EXERCISE GOAL: When the string "constraint" occurs in a line of the listing below, return that line.

AVAILABLE DATA:
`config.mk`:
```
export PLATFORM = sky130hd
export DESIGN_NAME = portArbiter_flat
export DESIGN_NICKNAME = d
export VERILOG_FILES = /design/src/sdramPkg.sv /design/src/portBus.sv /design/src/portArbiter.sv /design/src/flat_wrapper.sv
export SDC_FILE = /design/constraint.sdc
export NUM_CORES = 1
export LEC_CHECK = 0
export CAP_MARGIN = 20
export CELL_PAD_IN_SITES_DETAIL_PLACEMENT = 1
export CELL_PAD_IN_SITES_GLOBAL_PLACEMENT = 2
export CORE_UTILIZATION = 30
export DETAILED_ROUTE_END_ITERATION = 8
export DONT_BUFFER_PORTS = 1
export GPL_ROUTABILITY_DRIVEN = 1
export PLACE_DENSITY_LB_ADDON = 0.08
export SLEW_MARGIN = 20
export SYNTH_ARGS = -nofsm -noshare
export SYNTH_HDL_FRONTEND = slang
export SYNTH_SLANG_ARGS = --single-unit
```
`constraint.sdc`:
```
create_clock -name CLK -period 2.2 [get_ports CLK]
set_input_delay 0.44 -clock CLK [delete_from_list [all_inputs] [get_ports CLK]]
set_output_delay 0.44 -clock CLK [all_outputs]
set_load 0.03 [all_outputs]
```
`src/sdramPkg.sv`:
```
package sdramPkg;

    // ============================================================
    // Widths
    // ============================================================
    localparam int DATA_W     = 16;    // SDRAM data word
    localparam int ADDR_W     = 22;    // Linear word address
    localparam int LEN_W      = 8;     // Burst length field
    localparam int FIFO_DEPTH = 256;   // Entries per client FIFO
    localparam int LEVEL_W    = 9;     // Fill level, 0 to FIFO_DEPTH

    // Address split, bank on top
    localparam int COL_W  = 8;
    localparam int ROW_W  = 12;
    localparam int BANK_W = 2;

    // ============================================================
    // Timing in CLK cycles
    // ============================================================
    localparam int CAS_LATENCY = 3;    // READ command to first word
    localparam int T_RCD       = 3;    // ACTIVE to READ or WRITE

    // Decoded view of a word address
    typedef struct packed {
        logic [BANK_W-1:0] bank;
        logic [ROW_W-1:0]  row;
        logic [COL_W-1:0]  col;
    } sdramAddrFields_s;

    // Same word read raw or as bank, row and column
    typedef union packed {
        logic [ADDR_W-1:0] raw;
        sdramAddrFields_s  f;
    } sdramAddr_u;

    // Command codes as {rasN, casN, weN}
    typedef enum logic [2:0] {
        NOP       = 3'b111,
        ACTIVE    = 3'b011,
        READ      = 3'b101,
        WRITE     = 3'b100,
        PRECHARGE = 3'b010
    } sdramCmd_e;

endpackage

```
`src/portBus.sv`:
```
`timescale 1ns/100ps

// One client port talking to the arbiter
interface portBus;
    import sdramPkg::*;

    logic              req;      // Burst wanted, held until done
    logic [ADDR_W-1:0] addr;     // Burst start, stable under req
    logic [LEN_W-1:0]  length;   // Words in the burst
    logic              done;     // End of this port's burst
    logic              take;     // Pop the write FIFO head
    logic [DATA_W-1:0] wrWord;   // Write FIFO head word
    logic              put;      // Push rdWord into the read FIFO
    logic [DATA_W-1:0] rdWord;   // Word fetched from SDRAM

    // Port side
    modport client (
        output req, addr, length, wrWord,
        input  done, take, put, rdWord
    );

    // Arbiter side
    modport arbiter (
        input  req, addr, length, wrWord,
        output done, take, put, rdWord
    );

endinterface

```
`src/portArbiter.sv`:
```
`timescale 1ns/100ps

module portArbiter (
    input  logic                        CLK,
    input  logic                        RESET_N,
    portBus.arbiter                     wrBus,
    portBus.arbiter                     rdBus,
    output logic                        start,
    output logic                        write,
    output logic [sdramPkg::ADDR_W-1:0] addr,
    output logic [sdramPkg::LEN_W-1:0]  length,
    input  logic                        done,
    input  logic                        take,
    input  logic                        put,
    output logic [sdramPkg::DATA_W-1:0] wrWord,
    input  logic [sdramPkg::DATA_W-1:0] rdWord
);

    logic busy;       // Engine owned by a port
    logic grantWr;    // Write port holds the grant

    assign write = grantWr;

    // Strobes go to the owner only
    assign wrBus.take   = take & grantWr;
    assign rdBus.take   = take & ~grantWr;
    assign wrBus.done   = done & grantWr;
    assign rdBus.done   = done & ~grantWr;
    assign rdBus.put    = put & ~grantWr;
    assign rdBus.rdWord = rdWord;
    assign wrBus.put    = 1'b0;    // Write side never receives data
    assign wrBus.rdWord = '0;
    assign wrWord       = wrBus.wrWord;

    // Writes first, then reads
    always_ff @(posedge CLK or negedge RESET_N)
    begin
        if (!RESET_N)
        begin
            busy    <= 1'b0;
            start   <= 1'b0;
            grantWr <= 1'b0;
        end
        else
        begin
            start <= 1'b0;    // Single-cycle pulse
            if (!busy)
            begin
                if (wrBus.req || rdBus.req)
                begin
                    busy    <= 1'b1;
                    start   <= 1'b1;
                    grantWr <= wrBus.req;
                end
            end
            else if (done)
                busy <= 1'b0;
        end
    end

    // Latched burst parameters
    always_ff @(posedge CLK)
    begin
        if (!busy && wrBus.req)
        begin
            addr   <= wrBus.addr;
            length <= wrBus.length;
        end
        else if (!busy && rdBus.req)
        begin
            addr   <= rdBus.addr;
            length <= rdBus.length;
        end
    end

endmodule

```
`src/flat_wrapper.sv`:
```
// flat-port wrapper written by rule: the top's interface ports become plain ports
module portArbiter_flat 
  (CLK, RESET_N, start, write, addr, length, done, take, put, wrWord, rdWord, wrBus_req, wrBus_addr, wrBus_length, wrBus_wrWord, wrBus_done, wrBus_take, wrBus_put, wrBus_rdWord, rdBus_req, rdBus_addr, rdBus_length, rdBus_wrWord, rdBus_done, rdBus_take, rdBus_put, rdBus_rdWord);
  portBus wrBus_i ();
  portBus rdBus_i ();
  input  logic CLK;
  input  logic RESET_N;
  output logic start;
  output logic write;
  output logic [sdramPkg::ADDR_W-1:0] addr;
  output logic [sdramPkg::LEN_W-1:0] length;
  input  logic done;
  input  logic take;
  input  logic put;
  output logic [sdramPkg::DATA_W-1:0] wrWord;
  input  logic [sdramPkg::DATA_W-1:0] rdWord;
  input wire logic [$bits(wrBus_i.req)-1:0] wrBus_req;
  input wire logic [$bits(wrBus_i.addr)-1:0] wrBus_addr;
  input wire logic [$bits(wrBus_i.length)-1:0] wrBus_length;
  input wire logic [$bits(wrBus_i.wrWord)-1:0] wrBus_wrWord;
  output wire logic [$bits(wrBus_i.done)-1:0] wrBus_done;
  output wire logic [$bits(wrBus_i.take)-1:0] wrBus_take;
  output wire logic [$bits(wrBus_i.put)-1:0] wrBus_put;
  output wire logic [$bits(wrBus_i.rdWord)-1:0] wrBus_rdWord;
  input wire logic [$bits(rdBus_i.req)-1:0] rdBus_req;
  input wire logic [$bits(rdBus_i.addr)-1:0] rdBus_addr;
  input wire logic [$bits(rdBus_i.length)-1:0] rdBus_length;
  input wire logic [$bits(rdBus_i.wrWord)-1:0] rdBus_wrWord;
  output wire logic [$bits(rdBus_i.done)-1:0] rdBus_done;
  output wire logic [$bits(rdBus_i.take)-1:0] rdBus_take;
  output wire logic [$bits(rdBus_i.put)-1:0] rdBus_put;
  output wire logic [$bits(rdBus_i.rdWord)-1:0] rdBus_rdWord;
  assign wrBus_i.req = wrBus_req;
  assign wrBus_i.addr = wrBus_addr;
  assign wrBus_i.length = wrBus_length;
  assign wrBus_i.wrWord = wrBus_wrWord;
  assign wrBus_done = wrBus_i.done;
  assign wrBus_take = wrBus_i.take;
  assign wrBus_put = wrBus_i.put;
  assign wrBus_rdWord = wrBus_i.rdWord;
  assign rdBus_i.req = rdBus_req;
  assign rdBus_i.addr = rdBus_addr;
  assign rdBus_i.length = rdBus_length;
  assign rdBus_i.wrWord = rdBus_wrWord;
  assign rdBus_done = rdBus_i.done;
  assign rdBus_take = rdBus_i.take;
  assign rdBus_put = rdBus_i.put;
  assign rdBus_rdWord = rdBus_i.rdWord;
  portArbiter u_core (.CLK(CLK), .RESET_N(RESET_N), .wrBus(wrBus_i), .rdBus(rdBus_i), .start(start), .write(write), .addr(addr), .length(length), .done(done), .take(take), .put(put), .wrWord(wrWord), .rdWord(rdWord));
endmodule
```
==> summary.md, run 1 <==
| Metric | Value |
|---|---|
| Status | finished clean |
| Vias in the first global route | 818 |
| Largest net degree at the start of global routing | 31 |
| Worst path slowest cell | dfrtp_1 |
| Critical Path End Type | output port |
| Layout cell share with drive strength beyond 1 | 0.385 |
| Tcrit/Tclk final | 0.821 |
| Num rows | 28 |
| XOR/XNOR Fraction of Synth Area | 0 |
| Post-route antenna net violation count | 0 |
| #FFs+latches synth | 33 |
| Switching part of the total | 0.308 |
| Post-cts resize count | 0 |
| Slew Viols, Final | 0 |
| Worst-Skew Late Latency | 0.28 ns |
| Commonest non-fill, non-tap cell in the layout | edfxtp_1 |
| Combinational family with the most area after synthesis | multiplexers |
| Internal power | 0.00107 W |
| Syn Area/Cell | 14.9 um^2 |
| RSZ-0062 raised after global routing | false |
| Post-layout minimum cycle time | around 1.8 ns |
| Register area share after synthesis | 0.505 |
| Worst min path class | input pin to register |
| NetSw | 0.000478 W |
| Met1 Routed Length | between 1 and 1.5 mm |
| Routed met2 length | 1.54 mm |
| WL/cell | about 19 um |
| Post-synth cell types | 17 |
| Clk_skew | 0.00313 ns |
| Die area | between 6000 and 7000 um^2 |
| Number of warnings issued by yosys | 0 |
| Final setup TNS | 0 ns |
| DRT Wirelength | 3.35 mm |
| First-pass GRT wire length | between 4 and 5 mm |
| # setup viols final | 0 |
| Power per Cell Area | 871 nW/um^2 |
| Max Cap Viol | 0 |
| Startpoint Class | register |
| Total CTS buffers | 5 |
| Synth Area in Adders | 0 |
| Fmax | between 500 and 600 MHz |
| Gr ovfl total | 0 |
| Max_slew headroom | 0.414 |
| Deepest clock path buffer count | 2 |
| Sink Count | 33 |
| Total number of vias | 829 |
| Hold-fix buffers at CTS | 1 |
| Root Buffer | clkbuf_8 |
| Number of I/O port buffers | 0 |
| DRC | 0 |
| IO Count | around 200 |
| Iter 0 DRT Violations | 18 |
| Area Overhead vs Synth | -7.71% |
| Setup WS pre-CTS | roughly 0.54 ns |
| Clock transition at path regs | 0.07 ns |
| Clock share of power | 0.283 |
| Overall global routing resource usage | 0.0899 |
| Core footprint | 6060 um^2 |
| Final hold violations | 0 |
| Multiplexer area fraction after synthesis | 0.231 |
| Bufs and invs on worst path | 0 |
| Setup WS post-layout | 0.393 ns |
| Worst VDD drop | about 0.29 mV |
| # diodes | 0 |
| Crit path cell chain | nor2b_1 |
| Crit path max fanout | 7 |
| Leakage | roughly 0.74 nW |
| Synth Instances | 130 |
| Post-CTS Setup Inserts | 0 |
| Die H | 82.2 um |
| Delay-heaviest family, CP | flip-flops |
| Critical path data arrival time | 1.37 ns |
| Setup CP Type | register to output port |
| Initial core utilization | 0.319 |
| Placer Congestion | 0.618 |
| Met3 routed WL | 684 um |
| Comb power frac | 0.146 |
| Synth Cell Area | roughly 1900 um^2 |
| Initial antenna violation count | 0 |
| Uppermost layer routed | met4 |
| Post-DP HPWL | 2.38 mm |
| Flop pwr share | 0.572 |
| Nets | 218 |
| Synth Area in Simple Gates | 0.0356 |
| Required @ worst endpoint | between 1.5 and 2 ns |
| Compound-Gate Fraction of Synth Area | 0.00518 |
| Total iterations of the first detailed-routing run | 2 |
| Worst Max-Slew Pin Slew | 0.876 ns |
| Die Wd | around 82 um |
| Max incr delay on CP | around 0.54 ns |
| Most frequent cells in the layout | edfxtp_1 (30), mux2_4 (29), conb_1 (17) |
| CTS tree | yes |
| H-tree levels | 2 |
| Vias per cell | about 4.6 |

RESPONSE:
export SDC_FILE = /design/constraint.sdc
`constraint.sdc`:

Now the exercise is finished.